雑渡の目から悲しみの色はすっかり消えていた。
「わたしは、もう手に入れたから」
「え?」
「……失くして、忘れられて、捨てられて……探して、もうずっと星なんて見えなくて……でも、今は見えてる。とびきり綺麗な星に触れてる」
雑渡は伊作の頬に触れた。吸い付くような瑞々しい肌に目を細める。そのまま、降るようにして伊作を抱きしめた。
「っつ……雑渡さん?」
「もう少しこのままでいさせて。星は夜じゃないと見えないから……」
みじろぎする伊作をさらに強く拘束した。空が明るくなれば雑渡は伊作の前から姿を消さなくてはならないのだ。雑渡は伊作と別れ難さを感じていた。

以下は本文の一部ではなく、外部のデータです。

File: config.mk
export PLATFORM = sky130hd
export DESIGN_NAME = rr_grant_arbiter4
export DESIGN_NICKNAME = d
export VERILOG_FILES = /design/src/rtl/rr_grant_arbiter4.sv
export SDC_FILE = /design/constraint.sdc
export NUM_CORES = 1
export LEC_CHECK = 0
export ABC_CLOCK_PERIOD_IN_PS = 2500
export CORE_MARGIN = 4
export CORE_UTILIZATION = 41
export CTS_BUF_LIST = sky130_fd_sc_hd__clkbuf_4
export CTS_CLUSTER_DIAMETER = 30
export DETAILED_ROUTE_END_ITERATION = 8
export PLACE_DENSITY_LB_ADDON = 0.2
export SLEW_MARGIN = 20
export SYNTH_ARGS = -nofsm -noshare
export SYNTH_HDL_FRONTEND = slang
export SYNTH_SLANG_ARGS = --single-unit
export TNS_END_PERCENT = 5
File: constraint.sdc
create_clock -name clk -period 2.5 [get_ports clk]
set_clock_uncertainty 0.2 [all_clocks]
set_input_delay 0.375 -clock clk [delete_from_list [all_inputs] [get_ports clk]]
set_output_delay 0.375 -clock clk [all_outputs]
set_load 0.01 [all_outputs]
[src/rtl/full_adder_pkg.sv]
// Shared constants and types for the registered ripple-carry full adder.
package full_adder_pkg;

  localparam int FULL_ADDER_MAX_WIDTH = 64;

  typedef struct packed {
    logic                            carry;
    logic [FULL_ADDER_MAX_WIDTH-1:0] sum;
  } fa_result_t;

  localparam logic [FULL_ADDER_MAX_WIDTH-1:0] FA_SOM_RST = '0;

  // Reset image of the registered result; the top slices sum down to WIDTH.
  localparam fa_result_t FA_RESULT_RST = '{carry: 1'b0, sum: FA_SOM_RST};

endpackage

[src/rtl/fa_slice.sv]
// Purely combinational 1-bit full adder, one link of the ripple chain.
module fa_slice (
  input  logic a,
  input  logic b,
  input  logic cin,
  output logic s,
  output logic cout
);

  logic p;

  assign p    = a ^ b;
  assign s    = p ^ cin;
  assign cout = (a & b) | (cin & p);

endmodule

[src/rtl/full_adder.sv]
// Registered WIDTH-bit ripple-carry adder: {rout, som} = a + b + rin, one cycle latency.
// Define FULL_ADDER_OVF_EN to add the registered signed-overflow output ovf.
module full_adder
  import full_adder_pkg::*;
#(
  parameter int WIDTH = 1
) (
`ifdef FULL_ADDER_OVF_EN
  output logic             ovf,
`endif
  input  logic             clk,
  input  logic             rst,
  input  logic             in_valid,
  input  logic [WIDTH-1:0] a,
  input  logic [WIDTH-1:0] b,
  input  logic             rin,
  output logic             out_valid,
  output logic [WIDTH-1:0] som,
  output logic             rout
);

  if (WIDTH < 1 || WIDTH > FULL_ADDER_MAX_WIDTH) begin : g_width_chk
    $error("full_adder: WIDTH %0d outside 1..%0d", WIDTH, FULL_ADDER_MAX_WIDTH);
  end

  logic [WIDTH:0]   c;
  logic [WIDTH-1:0] s;

  assign c[0] = rin;

  for (genvar i = 0; i < WIDTH; i++) begin : g_slice
    fa_slice u_slice (
      .a    (a[i]),
      .b    (b[i]),
      .cin  (c[i]),
      .s    (s[i]),
      .cout (c[i+1])
    );
  end

  // Result registers only load on in_valid, so idle (possibly X) operands never reach them.
  always_ff @(posedge clk) begin
    if (rst) begin
      out_valid <= 1'b0;
      som       <= FA_RESULT_RST.sum[WIDTH-1:0];
      rout      <= FA_RESULT_RST.carry;
    end else begin
      out_valid <= in_valid;
      if (in_valid) begin
        som  <= s;
        rout <= c[WIDTH];
      end
    end
  end

`ifdef FULL_ADDER_OVF_EN
  always_ff @(posedge clk) begin
    if (rst) begin
      ovf <= 1'b0;
    end else if (in_valid) begin
      ovf <= c[WIDTH] ^ c[WIDTH-1];
    end
  end
`endif

endmodule
===== config.mk =====
export PLATFORM = sky130hd
export DESIGN_NAME = fila_circular
export DESIGN_NICKNAME = d
export VERILOG_FILES = /design/src/rtl/fila_pkg.sv /design/src/rtl/fila_ptr.sv /design/src/rtl/fila_circular.sv
export SDC_FILE = /design/constraint.sdc
export NUM_CORES = 1
export LEC_CHECK = 0
export BUFFER_PORTS_ARGS = -buffer_cell sky130_fd_sc_hd__clkbuf_2
export CAP_MARGIN = 20
export CORE_MARGIN = 2
export CORE_UTILIZATION = 60
export CTS_CLUSTER_SIZE = 16
export DETAILED_ROUTE_END_ITERATION = 8
export PLACE_DENSITY = 0.83
export SYNTH_ARGS = -nofsm -noshare
export SYNTH_HDL_FRONTEND = slang
export SYNTH_HIERARCHICAL = 1
export SYNTH_SLANG_ARGS = --single-unit

===== constraint.sdc =====
create_clock -name clk_10KHz -period 8.2 [get_ports clk_10KHz]
set_clock_uncertainty 0.15 [all_clocks]
set_input_delay 0.82 -clock clk_10KHz [delete_from_list [all_inputs] [get_ports clk_10KHz]]
set_output_delay 0.82 -clock clk_10KHz [all_outputs]
set_load 0.01 [all_outputs]

===== src/rtl/fila_pkg.sv =====
// Shared defaults and the pointer-width helper for the fila_circular queue.
package fila_pkg;

    localparam int FILA_DATA_W = 8;
    localparam int FILA_DEPTH  = 8;

    // Width of a head/tail pointer that indexes 0..depth-1 (never zero bits).
    function automatic int ptr_w(input int depth);
        return (depth > 2) ? $clog2(depth) : 1;
    endfunction

endpackage


===== src/rtl/fila_ptr.sv =====
// Registered queue pointer: advances by one on adv_in and wraps DEPTH-1 -> 0.
module fila_ptr
    import fila_pkg::*;
#(
    parameter int DEPTH = FILA_DEPTH,
    parameter int PTR_W = ptr_w(DEPTH)
) (
    input  logic             clk,
    input  logic             reset,
    input  logic             adv_in,
    output logic [PTR_W-1:0] ptr_out
);

    localparam logic [PTR_W-1:0] LAST = PTR_W'(DEPTH - 1);

    logic [PTR_W-1:0] ptr_d;
    logic [PTR_W-1:0] ptr_q;

    always_comb begin
        ptr_d = ptr_q;
        if (adv_in) begin
            ptr_d = (ptr_q == LAST) ? '0 : ptr_q + PTR_W'(1);
        end
    end

    always_ff @(posedge clk) begin
        if (reset) begin
            ptr_q <= '0;
        end else begin
            ptr_q <= ptr_d;
        end
    end

    assign ptr_out = ptr_q;

endmodule


===== src/rtl/fila_circular.sv =====
// Circular FIFO with registered read data and sticky error flags.
// Define FILA_CIRCULAR_ERR_EN to build the overflow/underflow flag logic.
module fila_circular
    import fila_pkg::*;
#(
    parameter int DATA_W    = FILA_DATA_W,
    parameter int DEPTH     = FILA_DEPTH,
    parameter int AFULL_LVL = DEPTH - 1
) (
    input  logic                       clk_10KHz,
    input  logic                       reset,
    input  logic [DATA_W-1:0]          data_in,
    input  logic                       enqueue_in,
    input  logic                       dequeue_in,
    output logic [DATA_W-1:0]          data_out,
    output logic                       data_valid,
    output logic [$clog2(DEPTH+1)-1:0] len_out,
    output logic                       full,
    output logic                       empty,
    output logic                       almost_full,
    output logic                       overflow,
    output logic                       underflow
);

    localparam int PTR_W = ptr_w(DEPTH);
    localparam int LEN_W = $clog2(DEPTH + 1);
    localparam logic [LEN_W-1:0] DEPTH_L = LEN_W'(DEPTH);
    localparam logic [LEN_W-1:0] AFULL_L = LEN_W'(AFULL_LVL);

    logic [DATA_W-1:0] mem_d [DEPTH];
    logic [DATA_W-1:0] mem_q [DEPTH];
    logic [LEN_W-1:0]  len_d, len_q;
    logic [DATA_W-1:0] data_out_d, data_out_q;
    logic              data_valid_d, data_valid_q;
    logic [PTR_W-1:0]  head_ptr, tail_ptr;
    logic              enq_acc, deq_acc;

    // Handshake: a request is taken on the rising edge where its *_acc term is
    // high; a dequeue needs a stored entry, an enqueue needs room or a
    // same-edge dequeue. An empty queue never forwards data_in to data_out.
    assign deq_acc = dequeue_in && (len_q != '0);
    assign enq_acc = enqueue_in && ((len_q != DEPTH_L) || deq_acc);

    fila_ptr #(.DEPTH(DEPTH), .PTR_W(PTR_W)) u_head_ptr (
        .clk     (clk_10KHz),
        .reset   (reset),
        .adv_in  (deq_acc),
        .ptr_out (head_ptr)
    );

    fila_ptr #(.DEPTH(DEPTH), .PTR_W(PTR_W)) u_tail_ptr (
        .clk     (clk_10KHz),
        .reset   (reset),
        .adv_in  (enq_acc),
        .ptr_out (tail_ptr)
    );

    always_comb begin
        mem_d = mem_q;
        if (enq_acc) begin
            mem_d[tail_ptr] = data_in;
        end
    end

    always_comb begin
        len_d        = len_q;
        data_out_d   = data_out_q;
        data_valid_d = deq_acc;
        if (enq_acc && !deq_acc) begin
            len_d = len_q + LEN_W'(1);
        end else if (deq_acc && !enq_acc) begin
            len_d = len_q - LEN_W'(1);
        end
        if (deq_acc) begin
            data_out_d = mem_q[head_ptr];
        end
    end

    // Storage is not reset; only entries between head and tail are ever read.
    always_ff @(posedge clk_10KHz) begin
        mem_q <= mem_d;
    end

    always_ff @(posedge clk_10KHz) begin
        if (reset) begin
            len_q        <= '0;
            data_out_q   <= '0;
            data_valid_q <= 1'b0;
        end else begin
            len_q        <= len_d;
            data_out_q   <= data_out_d;
            data_valid_q <= data_valid_d;
        end
    end

`ifdef FILA_CIRCULAR_ERR_EN
    logic overflow_d, overflow_q;
    logic underflow_d, underflow_q;

    // A dequeue on an empty queue that is paired with an enqueue is not an error.
    always_comb begin
        overflow_d  = overflow_q  || (enqueue_in && !enq_acc);
        underflow_d = underflow_q || (dequeue_in && !deq_acc && !enq_acc);
    end

    always_ff @(posedge clk_10KHz) begin
        if (reset) begin
            overflow_q  <= 1'b0;
            underflow_q <= 1'b0;
        end else begin
            overflow_q  <= overflow_d;
            underflow_q <= underflow_d;
        end
    end

    assign overflow  = overflow_q;
    assign underflow = underflow_q;
`else
    assign overflow  = 1'b0;
    assign underflow = 1'b0;
`endif

    assign data_out    = data_out_q;
    assign data_valid  = data_valid_q;
    assign len_out     = len_q;
    assign full        = (len_q == DEPTH_L);
    assign empty       = (len_q == '0);
    assign almost_full = (len_q >= AFULL_L);

endmodule


== Yosys cells after proc, flatten, opt, wreduce, memory -nomap -nowiden ==
Index checks and enable logic that the tools add are counted.
Operators by class
  eq/ne operators: 4
  muxes and demuxes: 10
  bitwise operators: 2
  order comparisons: 4
  reductions and logical operators: 11
  $add $sub $neg: 4
Operator list (number)
  64-bit bitwise mux: 1
  8-bit binary-select mux with 3-bit select: 1
  8-bit demux with 3-bit select: 1
  8-bit 2-to-1 mux: 3
  4-bit greater-or-equal comparator, second input constant: 2
  4-bit 2-to-1 mux: 2
  3-bit inverter with 4-bit output: 2
  3-bit by 1-bit adder with 3-bit output, second input constant: 2
  3-bit equality test, second input constant: 2
  3-bit 2-to-1 mux: 2
  1-bit logical AND: 5
  4-bit by 1-bit adder with 4-bit output, second input constant: 1
  4-bit equality test, second input constant: 1
  4-bit by 3-bit greater-or-equal comparator with 1-bit output, second input constant: 1
  4-bit logical NOT: 1
  4-bit by 1-bit less-than comparator with 1-bit output, second input constant: 1
  4-bit != test, second input constant: 1
  4-bit nonzero test: 1
  4-bit by 1-bit subtractor with 4-bit output, second input constant: 1
  1-bit logical NOT: 2
  2-bit nonzero test: 1
  1-bit logical OR: 1
Storage, ports and cells
  input bits: 12
  flip-flop bits (word level): 83

== Longest topological paths before layout ==
  depth after elaboration: 8
  depth in mapped cells: 9

== Modules after synthesis ==
The synthesis kept the hierarchy.
By module, submodules not included
  fila_circular: instances 1, area each 3052.9 um2, seq. area each 2182.1 um2, cells an instance 172
  fila_ptr: instances 2, area each 141.4 um2, seq. area each 60.1 um2, cells an instance 13

== Worst setup path after synthesis ==
No wires, ideal clock.
  path kind: register -> register
  start: register len_q[0] (netlist: len_out[0])
  end: register len_q[3] (netlist: len_out[3])
  buffers on the path: 0
  library setup time: 0.121 ns
  period minus slack after synthesis: 2.927 ns
  setup slack: 5.273 ns
  stages on the path, launching flop included: 10
  data required time: 7.929 ns
  data arrival time: 2.656 ns
  path through: dfxtp_1 > or4b_2 > o21a_4 > ha_1 > inv_1 > ha_1 > a21oi_1 > a211oi_1 > a31oi_1 > mux2_2
On the way
  cells in the longest elaborated chain, start to end: 7
RTL lines
  start: declaration: line fila_circular.sv:32  | logic [LEN_W-1:0] len_d, len_q;
  start signal: assignment: line fila_circular.sv:90  | len_q <= len_d;
  4-bit nonzero test: line fila_circular.sv:41  | assign deq_acc = dequeue_in && (len_q != '0);
  1-bit logical AND: line fila_circular.sv:41
  1-bit logical OR *: line fila_circular.sv:42  | assign enq_acc = enqueue_in && ((len_q != DEPTH_L) || deq_acc);
  1-bit logical AND *: line fila_circular.sv:42
  via enq_acc: line fila_circular.sv:36  | logic enq_acc, deq_acc;
  1-bit logical NOT: line fila_circular.sv:71  | end else if (deq_acc && !enq_acc) begin
  1-bit logical AND: line fila_circular.sv:71
  2-bit nonzero test (no source line)
The timed path passes the listed nets; every way through them passes the cells marked *. The select of a mux whose other input is x is not followed.
A chain may end at the register's enable or synchronous reset.

== Worst setup path after layout ==
Same ends and word-level chain as after synthesis.

==> flow_summary.yaml <==
outcome:
  status: "finished clean"
yosys:
  ys_types: 38
  syn_area_per_cell_um2: 16.85
  synth-edff-count: 64
  ys_ff_latch: 83
  yosys_warnings: 6
  synth_area_um2: 3336
  ys_seq_area_share_pct: 69.02
  synth_flop_cell: "edfxtp_1"
  syn_inst: 198
  ys_async_sr_fraction_pct: 0
clocking:
  clk_pin_slew_ps: 90
  cts.sinks: 83
  ctsHoldBuffers: 0
  cts_resized: 0
  cts_buffers: 9
  postCtsSetupBuffers: 0
  cts.htree.levels: 3
  cts_tree: "built"
  root_buffer: "clkbuf_8"
  cts_buffer_depth: 2
  clock_latency_ps: 350
timing:
  fin_crit_ps: 3055
  post-route-period-util_pct: 37.26
  setup_violations: 0
  hold_viol_final: 0
  worst_pin_slew_ps: 937.9
  worst_slack_ps: 5145
  setup_tns_ps: 0
  rsz0062_at_grt: "no"
  relSlewSlack_pct: 37.24
  max_freq_mhz: 327.3
  finalMaxSlewViolations: 0
cells_and_area:
  drive_gt1_share_pct: 32.34
  final_cell_mix: "edfxtp_1, clkbuf_2, nor2_1, dfxtp_1, mux4_2"
  synthToLayoutAreaGrowth_pct: 11.67
  fin_nets: 250
  final_common_cell: "edfxtp_1"
  num_antenna_cells: 0
power:
  peakVddDrop_uv: 160.1
  p_per_area_nw_per_um2: 284.3
  cellLeakagePower_nw: 1.305
drt:
  viasPerCell: 5.788
  drc: 0
  avgRoutedWirePerCell_um: 18.79
  ant_nets: 0
  routed_wirelength_um: 5767
  vias: 1777
  dr.pass1.iters: 4
  drt_iter0_drc: 175
critical_path:
  required_ps: 8290
  r2r-start: "len_out[0]"
  r2r-end: "len_out[3]"
  path_class: "reg2reg"
  crit_chain: "or4b_2 > o21a_4 > ha_1 > inv_1 > ha_1 > a21oi_1 > a211oi_1 > a31oi_1 > mux2_2"
  critPathMaxFanout: 8
  cp_common_cell: "ha_1"
  r2r_slack_ps: 5140
  end_kind: "flop"
  cpPeakStageDelay_ps: 720
  crit_slowest_cell: "or4b_2"
  reg2reg_depth: 9
  crit_path_start_kind: "flop"
  arrival_ps: 3150
flow_run:
  drv_cap: 0
hold_path:
  hold_depth: 2
  min_from: "data_out[7]"
  hp-class: "reg2reg"
  min_delay_worst_endpoint: "data_out[7]"
floorplanning:
  fp.dieArea_um2: 6172
  pin_count: 30
  die_w_um: 78.56
  coreArea_um2: 5439
  rows: 27
  die_h_um: 78.56
  start_util_pct: 61.33
global_route:
  grtUsageTotal_pct: 20.44
  grt_max_degree: 21
  antenna_found_initial: 0
  grt_pass1_vias: 1709
  overflow: 0
  grt_pass1_wl_um: 8990
placement:
  port_buffers: 27
  place_congestion: 0.7186
  dp_slack_ps: 5157
  dp_hpwl_um: 3567
## where the power goes
part           internal (W)  switching (W)  leakage [nW]
Sequential         0.000492      0.0000279         0.738
Clock              0.000122       0.000166         0.103
Combinational      0.000119       0.000134         0.465
## flip-flops by register name, indices dropped and copies added, names as in the netlist
| name | cells |
|---|---|
| u_tail_ptr/ptr_out | 3 |
| data_out | 8 |
| mem_q | 64 |
| data_valid | 1 |
| len_out | 4 |
| u_head_ptr/ptr_out | 3 |
## layout make-up
cell class                 count  area (um^2)
tap                           72        90.09
clock inverter                 7        76.32
multi-input combinational    103        963.4
sequential                    83         2302
fill                         373         1714
inverter                       3        11.26
clock buffer                   9        123.9
timing repair buffer          30        157.7
## synth_stat cells, types with 2 or more instances
library cell,n,area [um^2]
edfxtp_1,64,1922
nor2_1,23,86.33
dfxtp_1,19,380.4
mux4_2,16,360.4
nor3_1,8,40.04
o22ai_1,8,50.05
ha_1,7,87.58
nand2b_1,7,43.79
a21oi_1,4,20.02
buf_4,4,30.03
mux2i_1,3,30.03
a21oi_2,2,17.52
buf_1,2,7.510
buf_2,2,10.01
inv_1,2,7.510
nand2b_2,2,17.52
nand3b_1,2,15.01
nor3_2,2,20.02
or3b_1,2,17.52
## how the worst max path moves through the flow
stage | start | end | slack, ps | cells after the start
after detailed placement | len_out[0] | len_out[3] | 5160 | 9
after global routing | len_out[0] | len_out[3] | 5000 | 9
after CTS | len_out[0] | len_out[3] | 5130 | 9
after floorplan | len_out[0] | len_out[3] | 5270 | 9
final | len_out[0] | len_out[3] | 5140 | 9
after global placement | len_out[0] | len_out[3] | 5220 | 9
## worst max-delay path, delay by kind of cell, from the launching register on
kind | cells | cell delay [ps]
flops | 1 | 400
buf+inv | 1 | 130
compound gates | 4 | 740
fa+ha+maj | 2 | 470
mux | 1 | 340
simple gates | 1 | 720
## metal layers
| metal | share of wire [%] | track usage [%] | routed length, um |
|---|---|---|---|
| met1 | 45 | 27.97 | 2594 |
| met2 | 50 | 31.97 | 2869 |
| met3 | 3.8 | 3.793 | 220 |
| met4 | 1.4 | 10.00 | 82 |
| met5 | 0 | 0 | 0 |
## per-stage QoR
step           utilization [%]  power (W)  hold slack [ps]  cells  instance area (um^2)
2_1_floorplan                -  0.0007169            325.1    199                  3339
4_1_cts                  68.48   0.001067            348.3    307                  3725
6_report                 68.48   0.001059            347.4    307                  3725
3_5_place_dp             64.80  0.0007830            331.4    291                  3525
5_1_grt                  68.48   0.001115            377.0    307                  3725
3_3_place_gp             64.80  0.0007745            330.7    291                  3525
## cell families after synthesis
logic type               Yosys count  synth area share (%)
flip-flops                        83                 69.02
other                              1                0.1124
adder cells (fa/ha/maj)            8                 3.226
AND/OR/NAND/NOR                   53                 9.115
buffers and inverters             13                 2.213
XOR/XNOR                           2                0.5252
AO/OA/AOI/OAI                     18                 3.751
multiplexers                      20                 12.04
No activity file was read; power rests on OpenSTA's default activity.
**config.mk**
```make
export PLATFORM = sky130hd
export DESIGN_NAME = watch_core_multi_alarm
export DESIGN_NICKNAME = d
export VERILOG_FILES = /design/src/rtl/watch_core_multi_alarm.sv
export SDC_FILE = /design/constraint.sdc
export NUM_CORES = 1
export LEC_CHECK = 0
export BUFFER_PORTS_ARGS = -buffer_cell sky130_fd_sc_hd__buf_4
export CAP_MARGIN = 20
export CELL_PAD_IN_SITES_DETAIL_PLACEMENT = 1
export CELL_PAD_IN_SITES_GLOBAL_PLACEMENT = 1
export CORE_ASPECT_RATIO = 0.9
export CORE_MARGIN = 4
export CORE_UTILIZATION = 48
export CTS_CLUSTER_DIAMETER = 40
export DETAILED_ROUTE_END_ITERATION = 12
export PLACE_DENSITY = 0.86
export RECOVER_POWER = 25
export REMOVE_ABC_BUFFERS = 1
export SLEW_MARGIN = 10
export SYNTH_ARGS = -nofsm -noshare
export SYNTH_HDL_FRONTEND = slang
export SYNTH_SLANG_ARGS = --single-unit
export TNS_END_PERCENT = 5
```
**constraint.sdc**
```tcl
create_clock -name clk -period 3.6 [get_ports clk]
set_input_delay 0.36 -clock clk [delete_from_list [all_inputs] [get_ports clk]]
set_output_delay 0.36 -clock clk [all_outputs]
set_load 0.02 [all_outputs]
```
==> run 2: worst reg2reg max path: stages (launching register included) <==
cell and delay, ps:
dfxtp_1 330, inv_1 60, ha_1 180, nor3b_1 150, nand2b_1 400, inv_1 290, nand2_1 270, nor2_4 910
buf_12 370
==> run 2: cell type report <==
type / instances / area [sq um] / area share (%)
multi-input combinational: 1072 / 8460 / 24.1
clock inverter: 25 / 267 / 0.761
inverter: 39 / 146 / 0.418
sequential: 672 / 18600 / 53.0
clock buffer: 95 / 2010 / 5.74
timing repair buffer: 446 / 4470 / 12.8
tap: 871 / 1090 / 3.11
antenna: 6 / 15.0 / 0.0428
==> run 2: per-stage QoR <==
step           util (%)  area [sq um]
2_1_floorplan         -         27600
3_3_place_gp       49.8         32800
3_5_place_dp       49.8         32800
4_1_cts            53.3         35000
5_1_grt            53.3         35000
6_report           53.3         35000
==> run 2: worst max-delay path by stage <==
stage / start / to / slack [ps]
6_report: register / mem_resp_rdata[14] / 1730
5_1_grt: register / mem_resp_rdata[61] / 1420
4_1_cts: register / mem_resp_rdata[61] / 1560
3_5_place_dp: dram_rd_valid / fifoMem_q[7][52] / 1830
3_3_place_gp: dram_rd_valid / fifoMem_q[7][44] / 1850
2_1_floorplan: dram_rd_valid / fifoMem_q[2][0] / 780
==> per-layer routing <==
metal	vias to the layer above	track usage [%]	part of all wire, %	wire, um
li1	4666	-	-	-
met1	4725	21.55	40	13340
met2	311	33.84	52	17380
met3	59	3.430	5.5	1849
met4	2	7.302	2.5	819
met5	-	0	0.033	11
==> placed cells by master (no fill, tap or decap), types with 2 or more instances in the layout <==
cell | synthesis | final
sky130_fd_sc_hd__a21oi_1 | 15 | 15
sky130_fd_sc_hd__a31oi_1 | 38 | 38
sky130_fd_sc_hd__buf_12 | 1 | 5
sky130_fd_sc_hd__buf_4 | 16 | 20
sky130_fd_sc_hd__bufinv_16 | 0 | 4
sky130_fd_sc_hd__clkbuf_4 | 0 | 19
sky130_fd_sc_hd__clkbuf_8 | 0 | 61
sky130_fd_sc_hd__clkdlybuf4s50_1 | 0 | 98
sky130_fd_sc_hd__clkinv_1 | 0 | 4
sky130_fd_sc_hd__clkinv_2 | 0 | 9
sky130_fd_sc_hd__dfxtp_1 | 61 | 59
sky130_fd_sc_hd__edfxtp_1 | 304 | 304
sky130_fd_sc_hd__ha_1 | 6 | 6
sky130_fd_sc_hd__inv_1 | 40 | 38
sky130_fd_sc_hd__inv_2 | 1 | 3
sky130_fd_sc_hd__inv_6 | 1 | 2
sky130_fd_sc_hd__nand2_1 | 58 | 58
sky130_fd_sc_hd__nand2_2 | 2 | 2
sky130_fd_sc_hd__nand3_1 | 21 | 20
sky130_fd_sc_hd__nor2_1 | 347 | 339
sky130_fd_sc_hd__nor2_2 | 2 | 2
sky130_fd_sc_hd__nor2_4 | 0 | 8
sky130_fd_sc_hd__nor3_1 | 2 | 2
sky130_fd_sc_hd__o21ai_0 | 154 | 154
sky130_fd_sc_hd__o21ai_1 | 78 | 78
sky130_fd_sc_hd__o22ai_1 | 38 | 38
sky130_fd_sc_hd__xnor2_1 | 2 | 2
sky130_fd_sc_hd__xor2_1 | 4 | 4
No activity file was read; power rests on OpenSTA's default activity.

「僕は星ではありませんから、明るいうちでも会えますよ」
伊作の湿った息が雑渡の頬にかかる。その感触に雑渡は目を閉じていた。
「……そうか。そうだね」
雑渡の力が緩むと、伊作は笑った。
「そうですよ。でも、雑渡さんが暗闇で困らないように星は無理でもせめて、ロウソクの灯りくらいには輝けるように努めますから。だから安心してくださいね」
伊作の言葉に雑渡の胸は塞いだ。
ただ眩しいばかりで、何も語る言葉が見つからない。
この世に、雑渡を迎えるためだけの光があることが心の底から嬉しかった。
空が白み始めた頃、雑渡の部下である諸泉尊奈門がやってきた。
雑渡は一足先に逃げていた。
尊奈門はカンカンに怒っていたが、ひとしきり悪態をついたあと、
「ありがとう」
と伊作に言った。
九年前の今日が、雑渡にとって、大火傷を負ってタソガレドキ忍者隊から除名された仔細ある日であったことを、伊作は後になってから知った。
幼いあの日に見た星が、雑渡の上にも降ってくれることを願った。